═════ INFORMATION ═════

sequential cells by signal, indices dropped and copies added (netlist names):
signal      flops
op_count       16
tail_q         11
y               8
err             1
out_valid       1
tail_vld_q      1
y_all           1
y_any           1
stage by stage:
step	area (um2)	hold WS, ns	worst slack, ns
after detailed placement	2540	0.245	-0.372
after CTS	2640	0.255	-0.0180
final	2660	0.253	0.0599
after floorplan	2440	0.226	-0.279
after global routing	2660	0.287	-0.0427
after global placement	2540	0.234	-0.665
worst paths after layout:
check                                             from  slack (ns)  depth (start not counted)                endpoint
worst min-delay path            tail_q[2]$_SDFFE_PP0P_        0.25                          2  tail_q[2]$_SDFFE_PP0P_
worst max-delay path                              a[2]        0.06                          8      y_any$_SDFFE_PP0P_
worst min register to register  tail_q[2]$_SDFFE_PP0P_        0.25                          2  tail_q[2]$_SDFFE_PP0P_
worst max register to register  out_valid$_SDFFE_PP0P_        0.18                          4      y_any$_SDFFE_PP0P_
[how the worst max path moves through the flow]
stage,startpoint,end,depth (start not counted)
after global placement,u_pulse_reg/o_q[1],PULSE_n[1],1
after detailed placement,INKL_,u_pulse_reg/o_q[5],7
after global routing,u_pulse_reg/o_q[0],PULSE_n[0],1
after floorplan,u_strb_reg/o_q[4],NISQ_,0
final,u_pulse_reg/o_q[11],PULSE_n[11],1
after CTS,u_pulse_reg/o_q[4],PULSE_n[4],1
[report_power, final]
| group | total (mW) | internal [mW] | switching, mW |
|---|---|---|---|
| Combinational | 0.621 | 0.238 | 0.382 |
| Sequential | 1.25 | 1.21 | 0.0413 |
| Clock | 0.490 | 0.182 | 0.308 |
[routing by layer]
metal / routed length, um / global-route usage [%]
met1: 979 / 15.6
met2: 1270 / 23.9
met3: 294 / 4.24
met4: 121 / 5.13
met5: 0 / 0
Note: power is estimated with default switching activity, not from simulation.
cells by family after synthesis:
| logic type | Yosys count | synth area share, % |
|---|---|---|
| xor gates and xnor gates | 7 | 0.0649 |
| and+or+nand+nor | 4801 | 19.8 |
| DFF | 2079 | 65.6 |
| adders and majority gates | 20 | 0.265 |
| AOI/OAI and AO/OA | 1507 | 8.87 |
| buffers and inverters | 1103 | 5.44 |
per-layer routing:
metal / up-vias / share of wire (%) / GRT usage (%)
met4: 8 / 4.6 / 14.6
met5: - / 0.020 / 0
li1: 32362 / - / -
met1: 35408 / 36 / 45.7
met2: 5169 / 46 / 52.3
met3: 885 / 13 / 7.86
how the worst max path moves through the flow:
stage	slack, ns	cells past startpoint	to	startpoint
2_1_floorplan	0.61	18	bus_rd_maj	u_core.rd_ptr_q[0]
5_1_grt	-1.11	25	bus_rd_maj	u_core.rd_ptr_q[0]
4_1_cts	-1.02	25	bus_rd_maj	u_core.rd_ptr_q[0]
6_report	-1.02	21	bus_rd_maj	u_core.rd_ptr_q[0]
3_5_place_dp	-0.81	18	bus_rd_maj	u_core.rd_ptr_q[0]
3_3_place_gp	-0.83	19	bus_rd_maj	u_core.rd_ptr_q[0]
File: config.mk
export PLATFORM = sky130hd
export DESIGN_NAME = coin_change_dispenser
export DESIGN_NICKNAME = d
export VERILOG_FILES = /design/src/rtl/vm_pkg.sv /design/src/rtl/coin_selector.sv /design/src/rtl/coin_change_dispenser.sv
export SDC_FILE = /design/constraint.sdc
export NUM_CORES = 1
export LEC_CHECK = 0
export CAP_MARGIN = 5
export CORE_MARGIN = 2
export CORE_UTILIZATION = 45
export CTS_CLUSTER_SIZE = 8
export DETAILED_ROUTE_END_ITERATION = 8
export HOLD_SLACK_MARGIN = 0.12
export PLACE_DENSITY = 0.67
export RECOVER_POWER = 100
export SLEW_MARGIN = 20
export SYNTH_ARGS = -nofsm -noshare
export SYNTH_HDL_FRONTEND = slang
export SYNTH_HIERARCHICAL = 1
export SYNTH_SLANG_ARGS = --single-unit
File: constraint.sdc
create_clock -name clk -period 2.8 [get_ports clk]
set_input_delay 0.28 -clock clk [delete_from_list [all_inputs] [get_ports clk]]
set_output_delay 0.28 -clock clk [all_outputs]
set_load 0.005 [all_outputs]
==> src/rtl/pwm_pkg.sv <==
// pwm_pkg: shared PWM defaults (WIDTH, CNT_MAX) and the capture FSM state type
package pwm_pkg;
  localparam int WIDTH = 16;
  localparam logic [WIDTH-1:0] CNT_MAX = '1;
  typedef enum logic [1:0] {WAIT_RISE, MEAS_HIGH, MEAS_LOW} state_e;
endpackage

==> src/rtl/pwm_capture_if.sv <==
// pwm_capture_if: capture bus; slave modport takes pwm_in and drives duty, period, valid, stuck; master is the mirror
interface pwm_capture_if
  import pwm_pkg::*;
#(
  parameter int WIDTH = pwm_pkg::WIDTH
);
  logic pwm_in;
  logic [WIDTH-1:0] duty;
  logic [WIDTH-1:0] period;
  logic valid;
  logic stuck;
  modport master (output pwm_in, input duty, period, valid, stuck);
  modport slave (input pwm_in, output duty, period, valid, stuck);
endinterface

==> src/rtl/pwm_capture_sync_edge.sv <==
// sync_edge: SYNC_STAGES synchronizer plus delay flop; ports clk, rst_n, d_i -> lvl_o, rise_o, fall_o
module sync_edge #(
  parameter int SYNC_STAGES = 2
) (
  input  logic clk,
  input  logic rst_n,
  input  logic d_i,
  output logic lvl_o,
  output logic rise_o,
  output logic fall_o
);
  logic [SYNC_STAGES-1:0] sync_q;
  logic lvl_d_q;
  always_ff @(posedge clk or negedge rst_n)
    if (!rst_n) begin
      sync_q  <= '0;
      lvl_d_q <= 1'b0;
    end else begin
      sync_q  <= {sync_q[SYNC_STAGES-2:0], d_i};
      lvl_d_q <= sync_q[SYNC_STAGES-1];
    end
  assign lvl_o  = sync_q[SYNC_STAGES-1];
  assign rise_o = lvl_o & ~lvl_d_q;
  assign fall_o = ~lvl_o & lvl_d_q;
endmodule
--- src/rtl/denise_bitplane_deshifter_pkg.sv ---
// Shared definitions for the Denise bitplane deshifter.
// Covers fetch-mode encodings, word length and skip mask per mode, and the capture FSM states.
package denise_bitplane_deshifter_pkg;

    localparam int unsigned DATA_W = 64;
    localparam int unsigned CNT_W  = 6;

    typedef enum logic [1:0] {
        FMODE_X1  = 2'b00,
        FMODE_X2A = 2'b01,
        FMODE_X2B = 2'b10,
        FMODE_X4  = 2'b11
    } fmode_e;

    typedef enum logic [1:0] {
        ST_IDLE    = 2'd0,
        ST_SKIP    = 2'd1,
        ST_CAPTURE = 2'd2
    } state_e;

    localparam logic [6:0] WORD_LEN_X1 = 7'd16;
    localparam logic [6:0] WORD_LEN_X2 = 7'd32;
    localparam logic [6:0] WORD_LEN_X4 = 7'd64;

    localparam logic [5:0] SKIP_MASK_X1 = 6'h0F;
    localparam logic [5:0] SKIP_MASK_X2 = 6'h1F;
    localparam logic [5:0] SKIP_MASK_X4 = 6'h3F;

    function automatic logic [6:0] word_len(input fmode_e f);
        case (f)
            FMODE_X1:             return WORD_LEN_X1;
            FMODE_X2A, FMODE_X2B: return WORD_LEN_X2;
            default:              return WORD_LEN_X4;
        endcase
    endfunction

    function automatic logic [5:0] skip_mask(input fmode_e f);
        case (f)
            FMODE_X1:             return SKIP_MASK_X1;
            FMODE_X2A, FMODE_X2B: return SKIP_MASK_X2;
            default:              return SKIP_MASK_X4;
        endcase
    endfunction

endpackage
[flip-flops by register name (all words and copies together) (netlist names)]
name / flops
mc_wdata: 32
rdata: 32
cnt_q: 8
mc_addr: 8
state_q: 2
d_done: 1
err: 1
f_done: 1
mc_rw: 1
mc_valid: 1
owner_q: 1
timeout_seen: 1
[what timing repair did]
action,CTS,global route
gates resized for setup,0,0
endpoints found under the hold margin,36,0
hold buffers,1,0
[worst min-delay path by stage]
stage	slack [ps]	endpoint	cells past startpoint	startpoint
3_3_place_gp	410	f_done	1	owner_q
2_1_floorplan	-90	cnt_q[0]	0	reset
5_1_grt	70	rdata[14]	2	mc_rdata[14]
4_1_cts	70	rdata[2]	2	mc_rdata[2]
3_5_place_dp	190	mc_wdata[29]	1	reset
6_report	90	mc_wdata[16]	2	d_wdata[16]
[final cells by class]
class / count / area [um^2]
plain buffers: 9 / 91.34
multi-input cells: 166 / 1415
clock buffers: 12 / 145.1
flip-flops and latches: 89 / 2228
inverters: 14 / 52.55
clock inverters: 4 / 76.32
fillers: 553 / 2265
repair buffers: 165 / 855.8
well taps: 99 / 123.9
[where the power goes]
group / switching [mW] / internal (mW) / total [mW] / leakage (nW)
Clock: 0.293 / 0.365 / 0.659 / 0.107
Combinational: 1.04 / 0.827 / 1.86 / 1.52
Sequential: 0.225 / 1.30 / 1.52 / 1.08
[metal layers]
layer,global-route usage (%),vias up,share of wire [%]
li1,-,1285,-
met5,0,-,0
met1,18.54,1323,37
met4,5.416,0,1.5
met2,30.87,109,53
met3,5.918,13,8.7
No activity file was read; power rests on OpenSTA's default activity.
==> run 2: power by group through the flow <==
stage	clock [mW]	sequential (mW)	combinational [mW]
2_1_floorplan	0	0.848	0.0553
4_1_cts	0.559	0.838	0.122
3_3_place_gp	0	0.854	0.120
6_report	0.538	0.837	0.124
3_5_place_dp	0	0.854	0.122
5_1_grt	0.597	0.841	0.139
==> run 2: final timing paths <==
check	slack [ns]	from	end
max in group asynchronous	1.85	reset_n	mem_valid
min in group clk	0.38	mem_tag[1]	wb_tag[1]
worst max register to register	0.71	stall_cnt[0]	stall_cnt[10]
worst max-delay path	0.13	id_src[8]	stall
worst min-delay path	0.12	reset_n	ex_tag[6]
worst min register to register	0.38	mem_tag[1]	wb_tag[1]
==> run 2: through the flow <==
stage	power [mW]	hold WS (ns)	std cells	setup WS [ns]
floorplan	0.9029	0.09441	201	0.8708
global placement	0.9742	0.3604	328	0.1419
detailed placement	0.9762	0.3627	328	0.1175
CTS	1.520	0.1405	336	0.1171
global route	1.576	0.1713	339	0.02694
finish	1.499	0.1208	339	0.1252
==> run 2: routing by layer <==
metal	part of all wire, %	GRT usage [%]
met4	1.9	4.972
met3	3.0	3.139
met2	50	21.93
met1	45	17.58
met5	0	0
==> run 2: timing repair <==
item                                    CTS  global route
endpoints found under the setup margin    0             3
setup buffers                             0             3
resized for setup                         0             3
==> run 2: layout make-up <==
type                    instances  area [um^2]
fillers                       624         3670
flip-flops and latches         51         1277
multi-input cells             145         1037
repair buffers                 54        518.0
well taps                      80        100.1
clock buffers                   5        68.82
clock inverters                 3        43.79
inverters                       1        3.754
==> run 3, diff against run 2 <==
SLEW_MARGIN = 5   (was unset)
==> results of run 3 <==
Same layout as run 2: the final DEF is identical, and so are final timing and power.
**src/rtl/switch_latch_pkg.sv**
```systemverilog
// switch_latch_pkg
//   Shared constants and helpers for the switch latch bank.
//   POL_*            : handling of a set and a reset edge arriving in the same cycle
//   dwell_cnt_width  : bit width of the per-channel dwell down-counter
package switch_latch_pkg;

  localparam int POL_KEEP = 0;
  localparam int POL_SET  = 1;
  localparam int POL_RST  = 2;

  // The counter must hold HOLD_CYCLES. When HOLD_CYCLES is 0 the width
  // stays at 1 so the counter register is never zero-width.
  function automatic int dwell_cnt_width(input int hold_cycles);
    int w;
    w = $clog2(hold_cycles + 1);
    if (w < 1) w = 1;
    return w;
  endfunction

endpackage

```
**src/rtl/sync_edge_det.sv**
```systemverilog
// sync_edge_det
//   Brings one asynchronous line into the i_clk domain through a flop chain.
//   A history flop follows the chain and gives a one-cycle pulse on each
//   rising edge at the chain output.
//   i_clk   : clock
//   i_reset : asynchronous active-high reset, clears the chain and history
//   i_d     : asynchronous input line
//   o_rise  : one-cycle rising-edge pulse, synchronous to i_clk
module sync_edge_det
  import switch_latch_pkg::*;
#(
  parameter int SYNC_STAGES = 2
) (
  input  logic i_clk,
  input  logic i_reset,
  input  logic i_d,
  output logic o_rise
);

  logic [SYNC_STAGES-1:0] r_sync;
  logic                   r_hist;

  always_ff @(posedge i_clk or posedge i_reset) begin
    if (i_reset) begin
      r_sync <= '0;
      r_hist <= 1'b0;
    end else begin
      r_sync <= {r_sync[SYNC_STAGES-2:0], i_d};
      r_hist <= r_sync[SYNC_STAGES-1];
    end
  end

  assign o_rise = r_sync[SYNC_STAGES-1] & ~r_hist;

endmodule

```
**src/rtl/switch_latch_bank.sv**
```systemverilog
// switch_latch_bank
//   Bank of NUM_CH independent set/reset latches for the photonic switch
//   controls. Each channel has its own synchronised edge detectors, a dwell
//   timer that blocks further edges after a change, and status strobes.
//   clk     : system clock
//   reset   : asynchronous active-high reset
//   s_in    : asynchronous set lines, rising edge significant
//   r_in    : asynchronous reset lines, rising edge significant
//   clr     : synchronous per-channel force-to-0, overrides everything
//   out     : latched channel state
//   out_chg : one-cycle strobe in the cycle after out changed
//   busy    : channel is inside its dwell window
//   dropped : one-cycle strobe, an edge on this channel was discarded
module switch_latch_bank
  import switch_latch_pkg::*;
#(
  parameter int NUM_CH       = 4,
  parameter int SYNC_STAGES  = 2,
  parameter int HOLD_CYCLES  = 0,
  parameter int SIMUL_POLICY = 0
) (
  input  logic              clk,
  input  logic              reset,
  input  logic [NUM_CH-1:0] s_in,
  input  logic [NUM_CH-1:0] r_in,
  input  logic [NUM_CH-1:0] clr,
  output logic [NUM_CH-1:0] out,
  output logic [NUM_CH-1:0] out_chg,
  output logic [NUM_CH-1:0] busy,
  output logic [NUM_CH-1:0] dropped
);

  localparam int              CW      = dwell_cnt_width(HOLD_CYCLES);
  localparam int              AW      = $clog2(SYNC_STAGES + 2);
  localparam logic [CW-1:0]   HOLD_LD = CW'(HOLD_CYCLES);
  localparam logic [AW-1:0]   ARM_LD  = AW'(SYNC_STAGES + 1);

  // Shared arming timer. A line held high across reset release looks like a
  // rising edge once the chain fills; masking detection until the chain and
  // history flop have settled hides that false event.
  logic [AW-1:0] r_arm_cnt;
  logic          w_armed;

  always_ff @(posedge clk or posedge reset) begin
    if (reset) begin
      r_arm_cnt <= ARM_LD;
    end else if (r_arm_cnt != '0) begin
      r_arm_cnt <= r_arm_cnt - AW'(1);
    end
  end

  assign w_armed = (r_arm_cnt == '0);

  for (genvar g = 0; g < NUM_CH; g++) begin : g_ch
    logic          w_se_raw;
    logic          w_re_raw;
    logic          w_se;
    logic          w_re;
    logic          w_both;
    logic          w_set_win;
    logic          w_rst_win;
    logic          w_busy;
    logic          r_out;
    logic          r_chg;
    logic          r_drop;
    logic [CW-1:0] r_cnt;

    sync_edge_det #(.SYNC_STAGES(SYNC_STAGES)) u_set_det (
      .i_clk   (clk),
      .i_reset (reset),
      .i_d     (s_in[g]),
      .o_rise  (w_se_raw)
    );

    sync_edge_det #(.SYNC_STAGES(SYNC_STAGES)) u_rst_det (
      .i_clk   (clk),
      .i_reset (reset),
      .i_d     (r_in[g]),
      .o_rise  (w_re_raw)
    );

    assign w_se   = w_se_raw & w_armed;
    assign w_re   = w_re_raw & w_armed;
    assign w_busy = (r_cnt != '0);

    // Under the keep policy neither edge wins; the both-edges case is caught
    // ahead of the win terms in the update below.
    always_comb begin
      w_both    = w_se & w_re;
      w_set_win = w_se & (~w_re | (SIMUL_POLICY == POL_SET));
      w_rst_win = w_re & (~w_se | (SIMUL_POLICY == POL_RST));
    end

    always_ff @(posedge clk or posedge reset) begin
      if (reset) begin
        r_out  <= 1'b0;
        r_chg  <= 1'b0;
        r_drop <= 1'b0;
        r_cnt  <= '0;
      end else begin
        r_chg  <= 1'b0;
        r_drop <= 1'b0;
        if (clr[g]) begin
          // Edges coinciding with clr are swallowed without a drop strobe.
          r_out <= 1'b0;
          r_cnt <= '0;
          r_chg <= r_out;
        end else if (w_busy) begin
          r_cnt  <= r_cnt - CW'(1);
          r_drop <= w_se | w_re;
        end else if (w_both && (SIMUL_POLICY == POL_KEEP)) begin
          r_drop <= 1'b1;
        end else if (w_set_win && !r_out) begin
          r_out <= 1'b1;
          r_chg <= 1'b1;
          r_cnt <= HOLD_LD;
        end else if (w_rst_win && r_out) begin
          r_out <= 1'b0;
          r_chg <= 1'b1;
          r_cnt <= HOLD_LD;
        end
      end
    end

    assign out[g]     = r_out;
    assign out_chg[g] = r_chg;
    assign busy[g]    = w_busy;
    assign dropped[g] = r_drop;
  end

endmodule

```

═════

ACTIVITY
In the records above, locate every line with the string "rdata" and copy it.

YOUR RESPONSE
rdata: 32
5_1_grt	70	rdata[14]	2	mc_rdata[14]
4_1_cts	70	rdata[2]	2	mc_rdata[2]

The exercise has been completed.